Method: In a mother-child cohort in northern Argentina (n = 169), we measured multiple toxic metals in the maternal blood or urine collected during late pregnancy, as well as the placenta and cord blood collected at delivery, using inductively coupled plasma mass spectrometry (ICP-MS). We assessed associations of log2-transformed metal concentrations with rTL, measured in maternal and cord blood leukocytes and the placenta by real-time PCR, using multivariable-adjusted linear regression. Additionally, we tested for modifications by antioxidants (zinc, selenium, folate, and vitamin D3).

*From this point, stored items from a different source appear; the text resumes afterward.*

This design comes from an exercise in tuning for small area, a short achievable clock period and few clock cycles on the open sky130 flow, not from production work.
The RTL was checked by simulation tests, not by an equivalence proof against the original design.

==> flow/design.v <==
module ptc_cvt (
    input  wire        clk,
    input  wire        rst,
    input  wire        in_valid,
    input  wire [25:0] in_v,
    input  wire        in_sel,
    input  wire [1:0]  in_dest,
    output wire        out_valid,
    output wire [1:0]  out_dest,
    output wire [31:0] out_f
);
    wire        sgn0 = in_v[25];
    wire [24:0] mag0 = sgn0 ? (25'd0 - in_v[24:0]) : in_v[24:0];
    function [4:0] clz25(input [24:0] x);
        integer i;
        reg found;
        begin
            clz25 = 5'd0;
            found = 1'b0;
            for (i = 24; i >= 0; i = i - 1)
                if (!found && x[i]) begin
                    clz25 = 5'd24 - i[4:0];
                    found = 1'b1;
                end
        end
    endfunction
    wire [4:0]  lz0 = clz25(mag0);
    wire [24:0] n0  = mag0 << lz0;
    reg         v1, sgn1, zero1, sel1;
    reg  [1:0]  dst1;
    reg  [4:0]  lz1;
    reg  [24:0] n1;
    wire [56:0] prod;
    ptc_recip u_recip (.n(n1), .p(prod));
    wire [16:0] cd   = {8'd0, n1[24:16]} + {1'b0, n1[15:0]};
    wire        k65  = (cd >= 17'd65535);
    wire        st65 = (cd != 17'd0) && (cd != 17'd65535) && (cd != 17'd131070);
    wire [25:0] q65  = {1'b0, n1} + {17'd0, n1[24:16]} + {25'd0, k65};
    wire [28:0] qq   = sel1 ? {q65, 3'b000} : {prod[56:30], 2'b00};
    wire        stx  = sel1 ? st65 : (prod[29:25] != 5'd0);
    wire        hi   = qq[28];
    wire [23:0] mant = hi ? qq[28:5] : qq[27:4];
    wire        g    = hi ? qq[4] : qq[3];
    wire        st   = (hi ? (qq[3:0] != 4'd0) : (qq[2:0] != 3'd0)) | stx;
    wire [24:0] mr   = {1'b0, mant} + {24'd0, g & (st | mant[0])};
    wire [7:0]  e0   = (sel1 ? 8'd135 : 8'd144) - {3'd0, lz1} + {7'd0, hi} + {7'd0, mr[24]};
    assign out_valid = v1;
    assign out_dest  = dst1;
    assign out_f = zero1 ? 32'd0 : {sgn1, e0, mr[24] ? 23'd0 : mr[22:0]};
    always @(posedge clk) begin
        if (rst) v1 <= 1'b0;
        else     v1 <= in_valid;
        sgn1 <= sgn0; zero1 <= (mag0 == 25'd0); sel1 <= in_sel; dst1 <= in_dest;
        lz1 <= lz0; n1 <= n0;
    end
endmodule
module ptc_recip (
    input  wire [24:0] n,
    output wire [56:0] p
);
    wire [24:0] ni = ~n;
    wire [37:0] rr_0 = {31'd0, ni[24:18]};
    wire [37:0] rr_1 = {26'd0, n[24:13]};
    wire [37:0] rr_2 = {23'd0, n[24:10]};
    wire [37:0] rr_3 = {21'd0, n[24:8]};
    wire [37:0] rr_4 = {16'd0, ni[24:3]};
    wire [37:0] rr_5 = {13'd0, ni[24:0]};
    wire [37:0] rr_6 = {11'd0, ni[24:0], 2'd0};
    wire [37:0] rr_7 = {6'd0, n[24:0], 7'd0};
    wire [37:0] rr_8 = {3'd0, n[24:0], 10'd0};
    wire [37:0] rr_9 = {1'd0, n[24:0], 12'd0};
    wire [37:0] rr_k = 38'h3ff5bfff8a;
    wire [37:0] rc0_0_s = rr_0 ^ rr_1 ^ rr_2;
    wire [37:0] rc0_0_c = {(rr_0[36:0] & rr_1[36:0]) | (rr_0[36:0] & rr_2[36:0]) | (rr_1[36:0] & rr_2[36:0]), 1'b0};
    wire [37:0] rc0_3_s = rr_3 ^ rr_4 ^ rr_5;
    wire [37:0] rc0_3_c = {(rr_3[36:0] & rr_4[36:0]) | (rr_3[36:0] & rr_5[36:0]) | (rr_4[36:0] & rr_5[36:0]), 1'b0};
    wire [37:0] rc0_6_s = rr_6 ^ rr_7 ^ rr_8;
    wire [37:0] rc0_6_c = {(rr_6[36:0] & rr_7[36:0]) | (rr_6[36:0] & rr_8[36:0]) | (rr_7[36:0] & rr_8[36:0]), 1'b0};
    wire [37:0] rc1_0_s = rc0_0_s ^ rc0_0_c ^ rc0_3_s;
    wire [37:0] rc1_0_c = {(rc0_0_s[36:0] & rc0_0_c[36:0]) | (rc0_0_s[36:0] & rc0_3_s[36:0]) | (rc0_0_c[36:0] & rc0_3_s[36:0]), 1'b0};
    wire [37:0] rc1_3_s = rc0_3_c ^ rc0_6_s ^ rc0_6_c;
    wire [37:0] rc1_3_c = {(rc0_3_c[36:0] & rc0_6_s[36:0]) | (rc0_3_c[36:0] & rc0_6_c[36:0]) | (rc0_6_s[36:0] & rc0_6_c[36:0]), 1'b0};
    wire [37:0] rc2_0_s = rc1_0_s ^ rc1_0_c ^ rc1_3_s;
    wire [37:0] rc2_0_c = {(rc1_0_s[36:0] & rc1_0_c[36:0]) | (rc1_0_s[36:0] & rc1_3_s[36:0]) | (rc1_0_c[36:0] & rc1_3_s[36:0]), 1'b0};
    wire [37:0] rc2_3_s = rc1_3_c ^ rr_9 ^ rr_k;
    wire [37:0] rc2_3_c = {(rc1_3_c[36:0] & rr_9[36:0]) | (rc1_3_c[36:0] & rr_k[36:0]) | (rr_9[36:0] & rr_k[36:0]), 1'b0};
    wire [37:0] rc3_0_s = rc2_0_s ^ rc2_0_c ^ rc2_3_s;
    wire [37:0] rc3_0_c = {(rc2_0_s[36:0] & rc2_0_c[36:0]) | (rc2_0_s[36:0] & rc2_3_s[36:0]) | (rc2_0_c[36:0] & rc2_3_s[36:0]), 1'b0};
    wire [37:0] rc4_0_s = rc3_0_s ^ rc3_0_c ^ rc2_3_c;
    wire [37:0] rc4_0_c = {(rc3_0_s[36:0] & rc3_0_c[36:0]) | (rc3_0_s[36:0] & rc2_3_c[36:0]) | (rc3_0_c[36:0] & rc2_3_c[36:0]), 1'b0};
    wire [37:0] ph = rc4_0_s + rc4_0_c;
    assign p = {ph, 19'd0};
endmodule
module pressure_temp_compensator (
    input  wire        clk,
    input  wire        rst,         
    input  wire        req_valid,
    input  wire        req_write,
    input  wire [5:0]  req_addr,    
    input  wire [31:0] req_wdata,
    output wire        req_ready,
    output wire [31:0] rdata
);
    localparam A_CMD = 6'd0, A_STATUS = 6'd1, A_CRC = 6'd2,
               A_D1 = 6'd12, A_D2 = 6'd13, A_BASELINE = 6'd20,
               A_TEMP_I = 6'd24, A_PRES_I = 6'd25, A_TEMP_F = 6'd26, A_PRES_F = 6'd27,
               A_HT_TEMP_N = 6'd28, A_HT_HUM_N = 6'd29, A_HT_TEMP_F = 6'd30,
               A_HT_HUM_F = 6'd31;
    localparam E_OK = 4'd0, E_CAL = 4'd1, E_CALINV = 4'd2, E_FRAME = 4'd3,
               E_BASE = 4'd4, E_NOPRES = 4'd5, E_ILLEGAL = 4'd6;
    localparam W = 52;
    reg [15:0] coef0, coef1, coef2, coef3, coef4, coef5, coef6;
    reg [23:0] d1, d2;
    reg [7:0]  frame0, frame1, frame2, frame3, frame4, frame5;
    reg [31:0] baseline;
    reg        cal_valid, pt_valid, ht_valid, alt_valid, t_crc_ok, h_crc_ok, wlock;
    reg [3:0]  err;
    reg [3:0]  crc4_calc, crc4_stored;
    reg [7:0]  crc8_t, crc8_h;
    reg [19:0] temp_i;           
    reg [25:0] pres_i;           
    reg [31:0] temp_f, pres_f;
    reg [24:0] ht_temp_n;        
    reg [22:0] ht_hum_n;
    reg [31:0] ht_temp_f, ht_hum_f;
    reg        pt_pend, pend_ti, pend_pi, pend_tf, pend_pf, pend_htn, pend_hhn, pend_htf, pend_hhf;
    reg        j_t, j_p, j_ht, j_hh;
    function [3:0] crc4(input [15:0] c0, input [15:0] c1, input [15:0] c2,
                        input [15:0] c3, input [15:0] c4, input [15:0] c5,
                        input [15:0] c6);
        reg [127:0] stream;
        reg [15:0]  r;
        integer k, b;
        begin
            stream = {c0 & 16'h0FFF, c1, c2, c3, c4, c5, c6, 16'h0000};
            r = 16'h0000;
            for (k = 0; k < 16; k = k + 1) begin
                r = r ^ {8'h00, stream[127 - 8*k -: 8]};
                for (b = 0; b < 8; b = b + 1)
                    r = r[15] ? ((r << 1) ^ 16'h3000) : (r << 1);
            end
            crc4 = r[15:12];
        end
    endfunction
    function [7:0] crc8(input [7:0] b0, input [7:0] b1);
        reg [7:0] r;
        integer b;
        begin
            r = 8'hFF ^ b0;
            for (b = 0; b < 8; b = b + 1)
                r = r[7] ? ((r << 1) ^ 8'h31) : (r << 1);
            r = r ^ b1;
            for (b = 0; b < 8; b = b + 1)
                r = r[7] ? ((r << 1) ^ 8'h31) : (r << 1);
            crc8 = r;
        end
    endfunction
    wire [3:0] crc4_now   = crc4(coef0, coef1, coef2, coef3, coef4, coef5, coef6);
    wire [7:0] crc8_t_now = crc8(frame0, frame1);
    wire [7:0] crc8_h_now = crc8(frame3, frame4);
    wire       t_ok_now   = (crc8_t_now == frame2);
    wire       h_ok_now   = (crc8_h_now == frame5);
    wire base_ok = !baseline[31] && (baseline[30:23] != 8'hFF) && (baseline[30:0] != 31'd0);
    wire busy = pt_pend | pend_tf | pend_pf | pend_htf | pend_hhf;
    reg  rd_block;
    always @(*) begin
        case (req_addr)
            A_TEMP_I:    rd_block = pend_ti;
            A_PRES_I:    rd_block = pend_pi;
            A_TEMP_F:    rd_block = pend_tf;
            A_PRES_F:    rd_block = pend_pf;
            A_HT_TEMP_N: rd_block = pend_htn;
            A_HT_HUM_N:  rd_block = pend_hhn;
            A_HT_TEMP_F: rd_block = pend_htf;
            A_HT_HUM_F:  rd_block = pend_hhf;
            default:     rd_block = 1'b0;
        endcase
    end
    assign req_ready = req_write ? !busy : !rd_block;
    wire accept = req_valid && req_ready;
    wire wr     = accept && req_write;
    wire cmd_wr = wr && (req_addr == A_CMD);
    wire pt_go  = cmd_wr && (req_wdata == 32'd2) && cal_valid;
    wire ht_cmd = cmd_wr && (req_wdata == 32'd3);
    wire ht_go  = ht_cmd && t_ok_now && h_ok_now;
    reg [31:0] rd_mux;
    always @(*) begin
        case (req_addr)
            A_STATUS:    rd_mux = {20'd0, err, 1'b0, wlock, h_crc_ok, t_crc_ok,
                                   alt_valid, ht_valid, pt_valid, cal_valid};
            A_CRC:       rd_mux = {8'd0, crc8_h, crc8_t, crc4_stored, crc4_calc};
            6'd4:        rd_mux = {16'd0, coef0};
            6'd5:        rd_mux = {16'd0, coef1};
            6'd6:        rd_mux = {16'd0, coef2};
            6'd7:        rd_mux = {16'd0, coef3};
            6'd8:        rd_mux = {16'd0, coef4};
            6'd9:        rd_mux = {16'd0, coef5};
            6'd10:       rd_mux = {16'd0, coef6};
            A_D1:        rd_mux = {8'd0, d1};
            A_D2:        rd_mux = {8'd0, d2};
            6'd14:       rd_mux = {24'd0, frame0};
            6'd15:       rd_mux = {24'd0, frame1};
            6'd16:       rd_mux = {24'd0, frame2};
            6'd17:       rd_mux = {24'd0, frame3};
            6'd18:       rd_mux = {24'd0, frame4};
            6'd19:       rd_mux = {24'd0, frame5};
            A_BASELINE:  rd_mux = baseline;
            A_TEMP_I:    rd_mux = {{12{temp_i[19]}}, temp_i};
            A_PRES_I:    rd_mux = {{6{pres_i[25]}}, pres_i};
            A_TEMP_F:    rd_mux = temp_f;
            A_PRES_F:    rd_mux = pres_f;
            A_HT_TEMP_N: rd_mux = {{7{ht_temp_n[24]}}, ht_temp_n};
            A_HT_HUM_N:  rd_mux = {9'd0, ht_hum_n};
            A_HT_TEMP_F: rd_mux = ht_temp_f;
            A_HT_HUM_F:  rd_mux = ht_hum_f;
            default:     rd_mux = 32'd0;      
        endcase
    end
    assign rdata = rd_mux;
    wire        wr_d1   = wr && (req_addr == A_D1);
    wire        wr_d2   = wr && (req_addr == A_D2);
    wire        wr_coef = wr && (req_addr >= 6'd4) && (req_addr <= 6'd10);
    wire        wr_c5   = wr && (req_addr == 6'd9) && !cal_valid;
    wire [23:0] d2_nx   = wr_d2 ? req_wdata[23:0] : d2;
    wire [15:0] c5_nx   = wr_c5 ? req_wdata[15:0] : coef5;
    reg  [24:0] dT_r;
    reg  [3:0]  ph;              
    reg  [17:0] qt_r;            
    reg  [38:0] x_r;             
    reg  [38:0] s_r;             
    reg  [39:0] n_r;             
    wire low1 = qt_r[17];                        
    wire low2 = ($signed(qt_r) < -18'sd3500);    
    wire dT_neg = dT_r[24];
    wire dT_pos = !dT_r[24] && (dT_r != 25'd0);
    wire signed [22:0] ta23 = {{5{qt_r[17]}}, qt_r};
    wire        bsel  = (ph == 4'd1);
    wire signed [22:0] bx_nx = (low2 ? (ta23 <<< 4) : 23'sd0) + ((low2 && bsel) ? (ta23 <<< 3) : 23'sd0)
                             + (low2 ? 23'sd0 : (ta23 <<< 2)) + (low2 ? (ta23 <<< 1) : 23'sd0) + ta23
                             + (low2 ? (bsel ? 23'sd154000 : 23'sd98000) : 23'sd0);
    reg  [24:0]  ma;
    reg  [25:0]  mb;
    reg          mneg;
    reg  [W-1:0] mz1, mz2, mk;
    wire [W-1:0] mr;
    always @(*) begin
        ma = dT_r; mb = 26'd0; mneg = 1'b0; mz1 = {W{1'b0}}; mz2 = {W{1'b0}}; mk = {W{1'b0}};
        case (ph)
        4'd0: begin      
            mb  = {10'd0, coef6};
            mz1 = dT_neg ? 52'd8388607 : 52'd0;
        end
        4'd1: begin      
            mb   = low1 ? {dT_r[24], dT_r} : 26'd0;
            mneg = 1'b1;
            mz1  = {{3{qt_r[17]}}, qt_r, 31'd0};
            mk   = {10'd0, 11'd2000, 31'd0} + (low1 ? 52'h7FFFFFFF : 52'd0);
        end
        4'd2: begin      
            ma  = {{2{x_r[22]}}, x_r[22:0]};
            mb  = {{8{qt_r[17]}}, qt_r};
            mz1 = low2 ? (52'd269500000 - {50'd0, qt_r[0], 1'b0}) : 52'd0;
        end
        4'd3: begin      
            mb  = {10'd0, coef3};
            mz1 = {13'd0, coef1, 23'd0} + (dT_neg ? 52'd127 : 52'd0) + {51'd0, low1};
            mz2 = low1 ? ~{7'd0, x_r[37:0], 7'd0} : 52'd0;
        end
        4'd4: begin      
            ma  = {{2{n_r[22]}}, n_r[22:0]};
            mb  = {{8{qt_r[17]}}, qt_r};
            mz1 = low2 ? 52'd171500000 : 52'd0;
        end
        4'd5: begin      
            mb   = {10'd0, coef4};
            mneg = 1'b1;
            mz1  = {7'd0, (low1 ? x_r : 39'd0), (dT_pos ? 6'd63 : 6'd0)};
            mz2  = ~{13'd0, coef2, 23'd0};
            mk   = 52'd1;
        end
        4'd6: begin      
            ma = {1'b0, d1};
            mb = {7'd0, s_r[18:0]};
        end
        4'd7: begin      
            ma  = {1'b0, d1};
            mb  = {{6{s_r[38]}}, s_r[38:19]};
            mz1 = {27'd0, x_r[24:0]};
            mz2 = {{10{n_r[39]}}, n_r, 2'd0};
        end
        4'd9: begin      
            ma  = {9'd0, frame0, frame1};
            mb  = 26'd175;
            mz1 = -52'sd2949075;
        end
        4'd10: begin     
            ma  = {9'd0, frame3, frame4};
            mb  = 26'd125;
            mz1 = -52'sd393210;
        end
        default: ;
        endcase
    end
    ptc_mul u_mul (.a(ma), .b(mb), .neg(mneg), .z1(mz1), .z2(mz2), .k(mk), .r(mr));
    wire [22:0] nh_nx = mr[W-1] ? 23'd0 :
                        (mr[24:0] > 25'd6553500) ? 23'd6553500 : mr[22:0];
    wire        cv_in_valid = j_t | j_p | j_ht | j_hh;
    reg  [25:0] cv_in_v;
    reg  [1:0]  cv_in_dest;
    always @(*) begin
        if (j_t)       begin cv_in_v = {{6{temp_i[19]}}, temp_i};       cv_in_dest = 2'd0; end
        else if (j_p)  begin cv_in_v = pres_i;                          cv_in_dest = 2'd1; end
        else if (j_ht) begin cv_in_v = {ht_temp_n[24], ht_temp_n};       cv_in_dest = 2'd2; end
        else           begin cv_in_v = {3'd0, ht_hum_n};                cv_in_dest = 2'd3; end
    end
    wire        cv_out_valid;
    wire [1:0]  cv_out_dest;
    wire [31:0] cv_out_f;
    ptc_cvt u_cvt (
        .clk(clk), .rst(rst), .in_valid(cv_in_valid), .in_v(cv_in_v),
        .in_sel(cv_in_dest[1]), .in_dest(cv_in_dest),
        .out_valid(cv_out_valid), .out_dest(cv_out_dest), .out_f(cv_out_f)
    );
    reg  [3:0] ph_nx;
    always @(*) begin
        case (ph)
            4'd0:    ph_nx = mr[40] ? 4'd1 : 4'd3;
            4'd3:    ph_nx = low1 ? 4'd4 : 4'd5;
            4'd10:   ph_nx = 4'd8;
            default: ph_nx = ph + 4'd1;
        endcase
    end
    wire temp_step   = (ph == 4'd1) || (ph == 4'd3 && !low1);
    wire temp_commit = temp_step && (pt_pend || pt_go);
    wire [19:0] temp_val = (ph == 4'd1) ? mr[50:31] : ({{2{qt_r[17]}}, qt_r} + 20'd2000);
    wire pres_commit = (ph == 4'd7) && pt_pend;
    always @(posedge clk) begin
        dT_r <= rst ? 25'd0 : ({1'b0, d2_nx} - {1'b0, c5_nx, 8'd0});
        if (ph == 4'd0) qt_r <= mr[40:23];
        case (ph)
            4'd1: x_r <= {{16{bx_nx[22]}}, bx_nx};
            4'd2: x_r <= {1'b0, mr[39:2]};   
            4'd4: x_r <= mr[39:1];           
            4'd6: x_r <= {14'd0, mr[43:19]};
            default: ;
        endcase
        if (ph == 4'd3) s_r <= mr[45:7];
        case (ph)
            4'd2: n_r <= {{17{bx_nx[22]}}, bx_nx};
            4'd5: n_r <= mr[45:6];
            default: ;
        endcase
        if (rst) begin
            coef0 <= 16'd0; coef1 <= 16'd0; coef2 <= 16'd0; coef3 <= 16'd0;
            coef4 <= 16'd0; coef5 <= 16'd0; coef6 <= 16'd0;
            d1 <= 24'd0; d2 <= 24'd0;
            frame0 <= 8'd0; frame1 <= 8'd0; frame2 <= 8'd0;
            frame3 <= 8'd0; frame4 <= 8'd0; frame5 <= 8'd0;
            baseline <= 32'd0;
            cal_valid <= 1'b0; pt_valid <= 1'b0; ht_valid <= 1'b0; alt_valid <= 1'b0;
            t_crc_ok <= 1'b0; h_crc_ok <= 1'b0; wlock <= 1'b0;
            err <= E_OK;
            crc4_calc <= 4'd0; crc4_stored <= 4'd0; crc8_t <= 8'd0; crc8_h <= 8'd0;
            temp_i <= 20'd0; pres_i <= 26'd0; temp_f <= 32'd0; pres_f <= 32'd0;
            ht_temp_n <= 25'd0; ht_hum_n <= 23'd0; ht_temp_f <= 32'd0; ht_hum_f <= 32'd0;
            ph <= 4'd8;
            pt_pend <= 1'b0; pend_ti <= 1'b0; pend_pi <= 1'b0; pend_tf <= 1'b0;
            pend_pf <= 1'b0; pend_htn <= 1'b0; pend_hhn <= 1'b0; pend_htf <= 1'b0; pend_hhf <= 1'b0;
            j_t <= 1'b0; j_p <= 1'b0; j_ht <= 1'b0; j_hh <= 1'b0;
        end else begin
            if (wr_d1 || wr_d2 || wr_coef)
                ph <= 4'd0;
            else if (ht_go)
                ph <= 4'd9;
            else if (pt_go)
                ph <= (ph <= 4'd1 || temp_step) ? ph_nx : 4'd0;
            else if (ph != 4'd8)
                ph <= ph_nx;
            if (j_t)       j_t  <= 1'b0;
            else if (j_p)  j_p  <= 1'b0;
            else if (j_ht) j_ht <= 1'b0;
            else if (j_hh) j_hh <= 1'b0;
            if (temp_commit) begin
                temp_i  <= temp_val;
                pend_ti <= 1'b0;
                j_t     <= 1'b1;
            end
            if (ph == 4'd9) begin
                ht_temp_n <= mr[24:0];
                pend_htn  <= 1'b0;
                j_ht      <= 1'b1;
            end
            if (ph == 4'd10) begin
                ht_hum_n  <= nh_nx;
                pend_hhn  <= 1'b0;
                j_hh      <= 1'b1;
            end
            if (pres_commit) begin
                pres_i  <= mr[42:17];
                pt_pend <= 1'b0;
                pend_pi <= 1'b0;
                j_p     <= 1'b1;
            end
            if (cv_out_valid) begin
                case (cv_out_dest)
                    2'd0: begin temp_f    <= cv_out_f; pend_tf  <= 1'b0; end
                    2'd1: begin pres_f    <= cv_out_f; pend_pf  <= 1'b0; end
                    2'd2: begin ht_temp_f <= cv_out_f; pend_htf <= 1'b0; end
                    default: begin ht_hum_f <= cv_out_f; pend_hhf <= 1'b0; end
                endcase
            end
            if (wr) begin
                case (req_addr)
                A_CMD: begin
                    if (req_wdata == 32'd1) begin
                        crc4_calc   <= crc4_now;
                        crc4_stored <= coef0[15:12];
                        if (crc4_now == coef0[15:12]) begin
                            cal_valid <= 1'b1;
                            err <= E_OK;
                        end else begin
                            cal_valid <= 1'b0;
                            err <= E_CAL;
                        end
                    end else if (req_wdata == 32'd2) begin
                        if (!cal_valid) begin
                            pt_valid <= 1'b0;
                            err <= E_CALINV;
                        end else begin
                            pt_valid <= 1'b1;
                            err <= E_OK;
                            pt_pend <= 1'b1;
                            pend_ti <= !temp_step;
                            pend_pi <= 1'b1;
                            pend_tf <= 1'b1;
                            pend_pf <= 1'b1;
                        end
                    end else if (req_wdata == 32'd3) begin
                        crc8_t   <= crc8_t_now;
                        crc8_h   <= crc8_h_now;
                        t_crc_ok <= t_ok_now;
                        h_crc_ok <= h_ok_now;
                        if (!(t_ok_now && h_ok_now)) begin
                            ht_valid <= 1'b0;
                            err <= E_FRAME;
                        end else begin
                            pend_htn  <= 1'b1;
                            pend_hhn  <= 1'b1;
                            ht_valid  <= 1'b1;
                            err       <= E_OK;
                            pend_htf  <= 1'b1;
                            pend_hhf  <= 1'b1;
                        end
                    end else if (req_wdata == 32'd4) begin
                        if (!pt_valid) begin
                            alt_valid <= 1'b0;
                            err <= E_NOPRES;
                        end else if (!base_ok) begin
                            alt_valid <= 1'b0;
                            err <= E_BASE;
                        end else begin
                            alt_valid <= 1'b1;
                            err <= E_OK;
                        end
                    end else begin
                        err <= E_ILLEGAL;
                    end
                end
                6'd4:  if (cal_valid) wlock <= 1'b1; else coef0 <= req_wdata[15:0];
                6'd5:  if (cal_valid) wlock <= 1'b1; else coef1 <= req_wdata[15:0];
                6'd6:  if (cal_valid) wlock <= 1'b1; else coef2 <= req_wdata[15:0];
                6'd7:  if (cal_valid) wlock <= 1'b1; else coef3 <= req_wdata[15:0];
                6'd8:  if (cal_valid) wlock <= 1'b1; else coef4 <= req_wdata[15:0];
                6'd9:  if (cal_valid) wlock <= 1'b1; else coef5 <= req_wdata[15:0];
                6'd10: if (cal_valid) wlock <= 1'b1; else coef6 <= req_wdata[15:0];
                A_D1: d1 <= req_wdata[23:0];
                A_D2: d2 <= req_wdata[23:0];
                6'd14: frame0 <= req_wdata[7:0];
                6'd15: frame1 <= req_wdata[7:0];
                6'd16: frame2 <= req_wdata[7:0];
                6'd17: frame3 <= req_wdata[7:0];
                6'd18: frame4 <= req_wdata[7:0];
                6'd19: frame5 <= req_wdata[7:0];
                A_BASELINE: baseline <= req_wdata;
                default: ;
                endcase
            end
        end
    end
endmodule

Results: Exposure to boron and antimony during pregnancy was associated with shorter maternal rTL, and lithium with longer maternal rTL; a doubling of exposure was associated with changes corresponding to 0.2-0.4 standard deviations (SD) of the rTL. Arsenic concentrations in the placenta (n = 98), blood, and urine were positively associated with placental rTL, about 0.2 SD by doubled arsenic. In the cord blood (n = 88), only lead was associated with rTL (inversely), particularly in boys (p for interaction 0.09). Stratifying by newborn sex showed ten times stronger association in boys (about 0.6 SD) than in girls. The studied antioxidants did not modify the associations, except that with antimony.
Conclusions: Elevated exposure to boron, lithium, arsenic, and antimony was associated with maternal or newborn rTL in a tissue-specific, for lead also sex-specific, manner. Nutritional antioxidants did not generally influence the associations.
Keywords: Antimony; Arsenic; Boron; Early life programming; Lead; Lithium; Nutrients; Telomeres; Zinc.